De acordo com o Departamento de Saúde e Serviços Humanos , Estados Unidos da regra condição pré-existente aplica-se a todos os novos planos de saúde emitidos depois de 23 de março de 2010, e entrará em vigor quando o novo plano ano começa em ou depois de 23 de setembro de 2010. isso se aplica a ambos os planos de saúde patrocinados pelo empregador , bem como planos individuais e protege as crianças com problemas de saúde e deficiências que foram descobertos ou tratadas antes da aplicação para a cobertura de seguro de saúde. A nova regra não se aplica a políticas de saúde individuais que foram comprados em ou antes de 23 de março de 2010 até 2014. Lei federal proíbe Medicaid e Plano de Saúde das Crianças ( CHIP) para negar a cobertura para as crianças com base no seu estado de saúde.
Requisitos Provedor
Embora a lei impede que os planos de saúde para crianças de negar ou limitar a cobertura , as seguradoras não são obrigadas a fornecer cobertura para as crianças.

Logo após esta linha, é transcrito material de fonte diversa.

## src/sv/brc_pkg.sv

```systemverilog
// types, constants and helpers shared by the blit clipper modules
// depends on nothing
package brc_pkg;

  localparam int COORD_W         = 24;
  localparam int SIZE_W          = 23;
  localparam int WIDE_W          = 26;
  localparam int RATIO_FRAC_BITS = 16;
  localparam int PROD_W          = SIZE_W + RATIO_FRAC_BITS;
  localparam int DIV_STAGES      = RATIO_FRAC_BITS;
  localparam int SCALE_STAGES    = 4;
  localparam int FRONT_STAGES    = 3;
  localparam int PIPE_DEPTH      = DIV_STAGES + SCALE_STAGES;
  // edges from the one that takes an item to the one that accepts its result
  localparam int LATENCY         = FRONT_STAGES + PIPE_DEPTH + 1;

  localparam logic [1:0] CFG_CLIP_LEFT   = 2'd0;
  localparam logic [1:0] CFG_CLIP_TOP    = 2'd1;
  localparam logic [1:0] CFG_CLIP_RIGHT  = 2'd2;
  localparam logic [1:0] CFG_CLIP_BOTTOM = 2'd3;

  typedef logic signed [COORD_W-1:0] coord_t;
  typedef logic        [SIZE_W-1:0]  size_t;
  typedef logic signed [WIDE_W-1:0]  wide_t;
  typedef logic [RATIO_FRAC_BITS-1:0] ratio_t;

  typedef struct packed {
    coord_t dest_x;
    coord_t dest_y;
    size_t  dest_w;
    size_t  dest_h;
    coord_t src_x;
    coord_t src_y;
    size_t  src_w;
    size_t  src_h;
  } cmd_t;

  typedef struct packed {
    coord_t out_dest_x;
    coord_t out_dest_y;
    size_t  out_dest_w;
    size_t  out_dest_h;
    coord_t out_src_x;
    coord_t out_src_y;
    size_t  out_src_w;
    size_t  out_src_h;
    logic   visible;
  } res_t;

  typedef struct packed {
    coord_t left;
    coord_t top;
    coord_t right;
    coord_t bottom;
  } clip_t;

  // item state carried alongside the dividers and scalers
  typedef struct packed {
    logic   ovl;
    coord_t dest_x;
    coord_t dest_y;
    size_t  dest_w;
    size_t  dest_h;
    coord_t src_x;
    coord_t src_y;
    size_t  src_w;
    size_t  src_h;
  } job_t;

  typedef struct packed {
    size_t cut;
    size_t size;
  } div_op_t;

  typedef struct packed {
    div_op_t left;
    div_op_t top;
    div_op_t right;
    div_op_t bottom;
  } div_ops_t;

  function automatic wide_t sx_wide(coord_t v);
    return wide_t'({{(WIDE_W-COORD_W){v[COORD_W-1]}}, v});
  endfunction

  function automatic wide_t ux_wide(size_t v);
    return wide_t'({{(WIDE_W-SIZE_W){1'b0}}, v});
  endfunction

  function automatic coord_t sat_coord(wide_t v);
    coord_t r;
    if (v > sx_wide({1'b0, {(COORD_W-1){1'b1}}})) begin
      r = {1'b0, {(COORD_W-1){1'b1}}};
    end else if (v < sx_wide({1'b1, {(COORD_W-1){1'b0}}})) begin
      r = {1'b1, {(COORD_W-1){1'b0}}};
    end else begin
      r = v[COORD_W-1:0];
    end
    return r;
  endfunction

  function automatic size_t sat_size(wide_t v);
    size_t r;
    if (v < 0) begin
      r = '0;
    end else if (v > ux_wide('1)) begin
      r = '1;
    end else begin
      r = v[SIZE_W-1:0];
    end
    return r;
  endfunction

endpackage

```

## src/sv/brc_scale.sv

```systemverilog
// source adjustment along one axis: near cut then far cut, two multiplies
// depends on brc_pkg
module brc_scale (
  input  logic            clk_i,
  input  brc_pkg::coord_t pos_i,
  input  brc_pkg::size_t  len_i,
  input  brc_pkg::ratio_t near_i,
  input  brc_pkg::ratio_t far_i,
  output brc_pkg::coord_t pos_o,
  output brc_pkg::size_t  len_o
);

  localparam int PW = brc_pkg::PROD_W;
  localparam int FB = brc_pkg::RATIO_FRAC_BITS;

  logic [PW-1:0]   p1_prod_q, p3_prod_q;
  brc_pkg::coord_t p1_pos_q;
  brc_pkg::size_t  p1_len_q, p2_len_q, p3_len_q, len_q;
  brc_pkg::ratio_t p1_far_q, p2_far_q;
  brc_pkg::wide_t  p2_pos_q, p3_pos_q;
  brc_pkg::coord_t pos_q;
  brc_pkg::size_t  near_d, far_d;

  assign near_d = p1_prod_q[PW-1:FB];
  assign far_d  = p3_prod_q[PW-1:FB];

  // stage 1: near cut product
  always_ff @(posedge clk_i) begin
    p1_prod_q <= PW'(len_i) * PW'(near_i);
    p1_pos_q  <= pos_i;
    p1_len_q  <= len_i;
    p1_far_q  <= far_i;
  end

  // stage 2: move origin forward, shrink length
  always_ff @(posedge clk_i) begin
    p2_len_q <= p1_len_q - near_d;
    p2_pos_q <= brc_pkg::sx_wide(p1_pos_q) + brc_pkg::ux_wide(near_d);
    p2_far_q <= p1_far_q;
  end

  // stage 3: far cut product on the shrunk length
  always_ff @(posedge clk_i) begin
    p3_prod_q <= PW'(p2_len_q) * PW'(p2_far_q);
    p3_pos_q  <= p2_pos_q;
    p3_len_q  <= p2_len_q;
  end

  // stage 4: final length and saturated origin
  always_ff @(posedge clk_i) begin
    len_q <= p3_len_q - far_d;
    pos_q <= brc_pkg::sat_coord(p3_pos_q);
  end

  assign pos_o = pos_q;
  assign len_o = len_q;

endmodule

```

## config.mk

```make
export PLATFORM = sky130hd
export DESIGN_NAME = brc_scale
export DESIGN_NICKNAME = d
export VERILOG_FILES = /design/src/sv/brc_pkg.sv /design/src/sv/brc_scale.sv
export SDC_FILE = /design/constraint.sdc
export NUM_CORES = 2
export LEC_CHECK = 0
export ABC_AREA = 1
export BUFFER_PORTS_ARGS = -buffer_cell sky130_fd_sc_hd__buf_4
export CAP_MARGIN = 20
export CORE_MARGIN = 2
export CORE_UTILIZATION = 60
export CTS_BUF_LIST = sky130_fd_sc_hd__clkbuf_2 sky130_fd_sc_hd__clkbuf_4 sky130_fd_sc_hd__clkbuf_8
export DETAILED_ROUTE_END_ITERATION = 10
export PLACE_DENSITY = 0.81
export SYNTH_ARGS = -nofsm -noshare
export SYNTH_HDL_FRONTEND = slang
export SYNTH_SLANG_ARGS = --single-unit
```

## constraint.sdc

```tcl
create_clock -name clk_i -period 5.3 [get_ports clk_i]
set_input_delay 0.265 -clock clk_i [delete_from_list [all_inputs] [get_ports clk_i]]
set_output_delay 0.265 -clock clk_i [all_outputs]
set_load 0.05 [all_outputs]
```

### Word-level counts from Yosys, hierarchy flattened

Cells that the tools add are included.

* register bits after elaboration: 300
* latch bits: 0
* bits in writable memories: 0
* ROM bits: 0
* bits of input ports: 80
* output and inout bits: 47
* logic and storage cells: 20
* memories kept: 0

* add/subtract/negate cells: 3
* multiply operators: 2
* divide/modulo/power cells: 0
* magnitude comparators: 2
* eq/ne operators: 0
* shifts and indexed selects: 0
* multiplexer cells: 1
* bitwise gates (word level): 0
* reductions and logical operators: 0

Operators by type and width (count)
* $mul A23 B16 Y39: 2
* $sub A23 B23 Y23: 2
* $add A24 B24 Y25: 1
* $gt A25 B24 Y1 const B: 1
* $lt A25 B24 Y1 const B: 1
* $mux W24: 1

### Depth between registers and ports, before layout

* depth in word-level cells: 2
* mapped depth: 29
* depth with buffers taken out: 27

### Least setup slack after synthesis

Ideal clock, no wire load.

* path type: register to register
* start point: reg p2_len_q[21]
* end point: reg p3_prod_q[35]
* setup time: 112 ps
* arrival: 5243 ps
* required time: 5188 ps
* setup slack: -55 ps
* stages on the path, launching flop included: 24
* buffers on the path: 2
* cell sequence: dfxtp_1 -> clkbuf_1 -> clkbuf_1 -> nand2_1 -> fa_1 -> inv_1 -> fa_1 -> fa_1 -> inv_1 -> fa_1 -> inv_1 -> fa_1 -> inv_1 -> fa_1 -> inv_1 -> ha_1 -> a21oi_1 -> o21a_1 -> a21boi_0 -> nor2_1 -> nor2_1 -> nand2_1 -> nand2_1 -> nand2_1

* cells in the longest elaborated chain, start to end: 1

Ends and longest elaborated chain
* start, declared: RTL line brc_scale.sv:18 `brc_pkg::size_t p1_len_q, p2_len_q, p3_len_q, len_q;`
* start signal, assigned: RTL line brc_scale.sv:37 `p2_len_q <= p1_len_q - near_d;`
* $mul A23 B16 Y39: RTL line brc_scale.sv:44 `p3_prod_q <= PW'(p2_len_q) * PW'(p2_far_q);`
* end signal, assigned: RTL line brc_scale.sv:44
* end, declared: RTL line brc_scale.sv:16 `logic [PW-1:0] p1_prod_q, p3_prod_q;`

No other way between the ends.
A chain may end at the register's enable or synchronous reset.

### Worst setup path in the final report

* start point: reg p2_len_q[10]
* end point: reg p3_prod_q[22]

The elaborated chain is that of the path after synthesis.

==> results.sh <==
export IMPL_seq_area_frac_synth_pct=15.9
export IMPL_grt_use_total_pct=33.0
export IMPL_postSynth_asyncResetShare_pct=0
export IMPL_ff2ff_setup_slack_ps=-100
export IMPL_antenna_found_initial=1
export IMPL_reg2reg_to="p3_prod_q[22]$_DFF_P_"
export IMPL_violations="DRC, setup timing"
export IMPL_area_growth_pct=20.8
export IMPL_synth_largest_area_cell="fa_1"
export IMPL_io_pins=127
export IMPL_postRouteAntennaNets=0
export IMPL_final_area_sq_um=40800
export IMPL_fmax_mhz=185
export IMPL_r2r_start="p2_len_q[10]$_DFF_P_"
export IMPL_root_buffer="clkbuf_8"
export IMPL_crit_family="adder cells"
export IMPL_r2r_cells=22
export IMPL_globalRouteOverflowTotal=0
export IMPL_grt_pass1_vias=30700
export IMPL_synth_edff_count=0
export IMPL_cp_num_cells=22
export IMPL_cp_buffers_inverters=8
export IMPL_via_count=29000
export IMPL_worstSetupEndpointType="register"
export IMPL_path_cells="buf_12 > nand2_1 > fa_1 > inv_1 > fa_1 > inv_1 > fa_1 > inv_1 > fa_1 > fa_1 > inv_1 > fa_1 > inv_2 > ha_4 > nand2_4 > nor2_4 > inv_1 > nor2_1 > o21bai_1 > nand3_4 > buf_4 > xor2_1"
export IMPL_cp_start_kind="register"
export IMPL_postSynthNetCount=5241
export IMPL_crit_slowest_cell="fa_1"
export IMPL_grt_pass1_wl_microns=150000
export IMPL_grt_max_degree=25
export IMPL_port_buffers=126
export IMPL_synth_cell_types=36
export IMPL_dp_final_hpwl_microns=75800
export IMPL_cp_required_ps=5840
export IMPL_drtPass1Iterations=9
export IMPL_crit_top_cell="fa_1"
export IMPL_min_period_ps=5400
export IMPL_synth_top_flop_cell="dfxtp_1"
export IMPL_setup_viol=3
export IMPL_syn_inst=4293
export IMPL_critPathLaunch="p2_len_q[10]$_DFF_P_"
export IMPL_cts_buffer_depth=3
export IMPL_netlist_area_leader_share_pct=34.7
export IMPL_report_final_slew_viol_count=0
export IMPL_tightest_slew_ps=735
export IMPL_drc=2
export IMPL_layout_drive_gt1_share_pct=17.0
export IMPL_hp_class="in -> reg"
export IMPL_endpoint="p3_prod_q[22]$_DFF_P_"
export IMPL_path_clk_slew_ps=60
export IMPL_first_iter_violations=2112
export IMPL_synth_most_common_cell="nand2_1"
export IMPL_place_congestion=0.963
export IMPL_worstPathMaxFanout=10
export IMPL_status="complete, but fails checks"
export IMPL_yosys_warnings=0
export IMPL_critical_path_arrival_ps=5940
export IMPL_floorplan_initialDensity_pct=61.0
export IMPL_cap_violations=0
export IMPL_cts_made_buffers=47
export IMPL_die_area_sq_um=58200
export IMPL_setup_ws_ps=-96.0
export IMPL_core_sq_um=55400
export IMPL_fin_nets=5597
export IMPL_cts_tree="done"
export IMPL_min_period_over_period_pct=102
export IMPL_rows=86
export IMPL_cts_sinks=268
export IMPL_ys_ff_latch=268
export IMPL_netlist_top_cells_area="fa_1 (35%), dfxtp_1 (16%), nand2_1 (13%), inv_1 (12%), ha_1 (10%)"
export IMPL_vias_per_cell=5.33
export IMPL_slowest_delay_ps=550
export IMPL_rsz0062_at_grt="yes"
export IMPL_syn_area_sq_um=33800
export IMPL_relSlewSlack_pct=50.9
export IMPL_die_w_microns=241
export IMPL_ys_top_cells_by_count="nand2_1 (1139), inv_1 (1115), fa_1 (585)"
export IMPL_crit_type="reg -> reg"
export IMPL_clock_skew_ps=41.9
export IMPL_placed_area_sq_um=37400
export IMPL_wl_per_cell_microns=17.7
export IMPL_htreeDepth=2
export IMPL_drt_total_wl_microns=96000
export IMPL_die_y_microns=241
export IMPL_finalHoldViolCount=0
export IMPL_clkLatencyLatePin_ps=660
export IMPL_syn_area_per_cell_sq_um=7.87
layout make-up:
class                      count  area, sq um
multi-input combinational   2749        24900
fill                        4047        14600
sequential                   268         5430
inverter                    1115         4190
timing repair buffer         468         4120
tap                          748          936
clock buffer                  67          866
clock inverter                20          374
antenna                        2         5.00
per-layer routing:
layer  routed length [microns]  vias to the layer above  part of all wire (%)  GRT usage, %
met1                     35400                    14000                    37          38.7
met4                      5460                        2                   5.7          15.2
met3                      6510                      404                   6.8          4.79
met2                     48700                     1329                    51          59.8
met5                        12                        -                 0.012             0
li1                          -                    13200                     -             -
cells by family after synthesis:
logic type	Yosys count	share of synthesized area (%)
flops	268	15.9
fa+ha+maj	868	45.1
xor+xnor	86	2.23
buf+inv	1276	14.2
compound gates	337	5.57
simple gates	1458	17.0
placed cells by master (no fill, tap or decap), types with 24 or more instances in the layout:
cell,count
o21ai_0,71
buf_4,361
fa_1,569
nand2_2,45
a21oi_2,38
dlygate4sd3_1,52
ha_4,28
a21oi_1,116
xnor2_1,26
nand2_1,1087
buf_12,27
nor2_1,119
clkbuf_8,58
xor2_1,59
nor2_2,32
nor3_1,24
ha_1,251
dfxtp_1,239
inv_1,1097
nand3_1,60
registers in the layout, indices dropped and copies added (netlist names), 24 cells and up:
| name | count |
|---|---|
| p2_pos_q | 25 |
| pos_o | 24 |
| p1_pos_q | 24 |
| p3_pos_q | 25 |
how the worst min path moves through the flow:
stage | from | to | slack [ps] | depth (start not counted)
finish | len_i[3] | p1_len_q[3]$_DFF_P_ | 50 | 2
global route | len_i[8] | p1_len_q[8]$_DFF_P_ | 10 | 2
CTS | len_i[16] | p1_len_q[16]$_DFF_P_ | 5 | 2
detailed placement | p2_pos_q[10]$_DFF_P_ | p3_pos_q[10]$_DFF_P_ | 310 | 0
global placement | p2_pos_q[21]$_DFF_P_ | p3_pos_q[21]$_DFF_P_ | 310 | 0
floorplan | far_i[0] | p1_far_q[0]$_DFF_P_ | 290 | 0
worst reg2reg max path: stages, from the launching register on:
cell	delay (ps)
dfxtp_4	370
buf_12	140
nand2_1	90
fa_1	550
inv_1	60
fa_1	530
inv_1	60
fa_1	510
inv_1	50
fa_1	450
fa_1	510
inv_1	60
fa_1	530
inv_2	60
ha_4	270
nand2_4	120
nor2_4	50
inv_1	70
nor2_1	60
o21bai_1	280
nand3_4	190
buf_4	180
xor2_1	130
per-stage QoR:
step | setup TNS (ps) | worst slack (ps) | hold WS, ps | instances | util (%)
after global placement | -1730 | -159 | 310 | 5269 | 67.4
final | -174 | -96.0 | 52.1 | 5437 | 73.7
after CTS | -7.31 | -6.73 | 5.08 | 5412 | 70.9
after global routing | -2570 | -220 | 13.7 | 5435 | 73.6
after detailed placement | -4680 | -260 | 312 | 5269 | 67.4
after floorplan | 0 | 11.2 | 293 | 4293 | -
what timing repair did:
action / CTS / global route
resized for setup: 48 / 351
pin swaps: 8 / 91
hold endpoints to repair: 54 / 0
gates cloned: 0 / 4
setup buffers: 2 / 19
hold buffers: 54 / 0
setup endpoints to repair: 23 / 43
Power is not shown: default switching activity piles up to over one toggle a cycle in this logic, so the estimate is an artifact.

Se for permitido pela lei estadual , os emitentes de apólices individuais e familiares podem restringir a matrícula de crianças menores de 19 anos para os períodos de inscrição específicos. Planos de saúde patrocinados pelo empregador que oferecem cobertura para os dependentes dos empregados devem seguir a nova lei em relação à cobertura para doenças pré-existentes e não se pode excluir um empregado com base em seu histórico de sinistros . Eles são , no entanto, permitida a descontinuar a oferta de cobertura para os membros da família , desde que a decisão se aplica a todos os funcionários.
Inscrições abertas
Seguros fornecedores são proibidos de discriminar crianças com menos de 19 com condições pré-existentes , limitando -os a um determinado período de inscrições abertas , se a matrícula de crianças sem condições pré-existentes é permitida em momentos diferentes. Isso se aplica a criança só de seguro de saúde , bem como os planos da família .
Cancelamento e não renovação
acordo com as leis estaduais e federais vigentes antes da Affordable Care Act , todas as políticas individuais são garantidamente renováveis . A lei proíbe as seguradoras de cancelar a cobertura para outros fins que fraude ou deturpação intencional razões. Ela garante crianças com menos de 19 anos de idade com a criança só pode continuar a cobertura de seguro , desde que a companhia de seguros continua a fornecer esse tipo de seguro de saúde.
Perda do Grupo Cobertura
Se uma criança foi segurado por 18 meses consecutivos ou continuamente desde uma data dentro de 30 dias de seu nascimento, e perde a cobertura do grupo , ela é elegível para a cobertura de seguro-saúde com garantia do indivíduo sob o Health Insurance Portability e Accountability Act (HIPAA ) . A criança deve ter a possibilidade de se candidatar a cobertura HIPAA dentro de 63 dias de perder o seguro de saúde grupo. O nascimento de uma nova criança ea adoção de uma criança são eventos de qualificação HIPAA , também.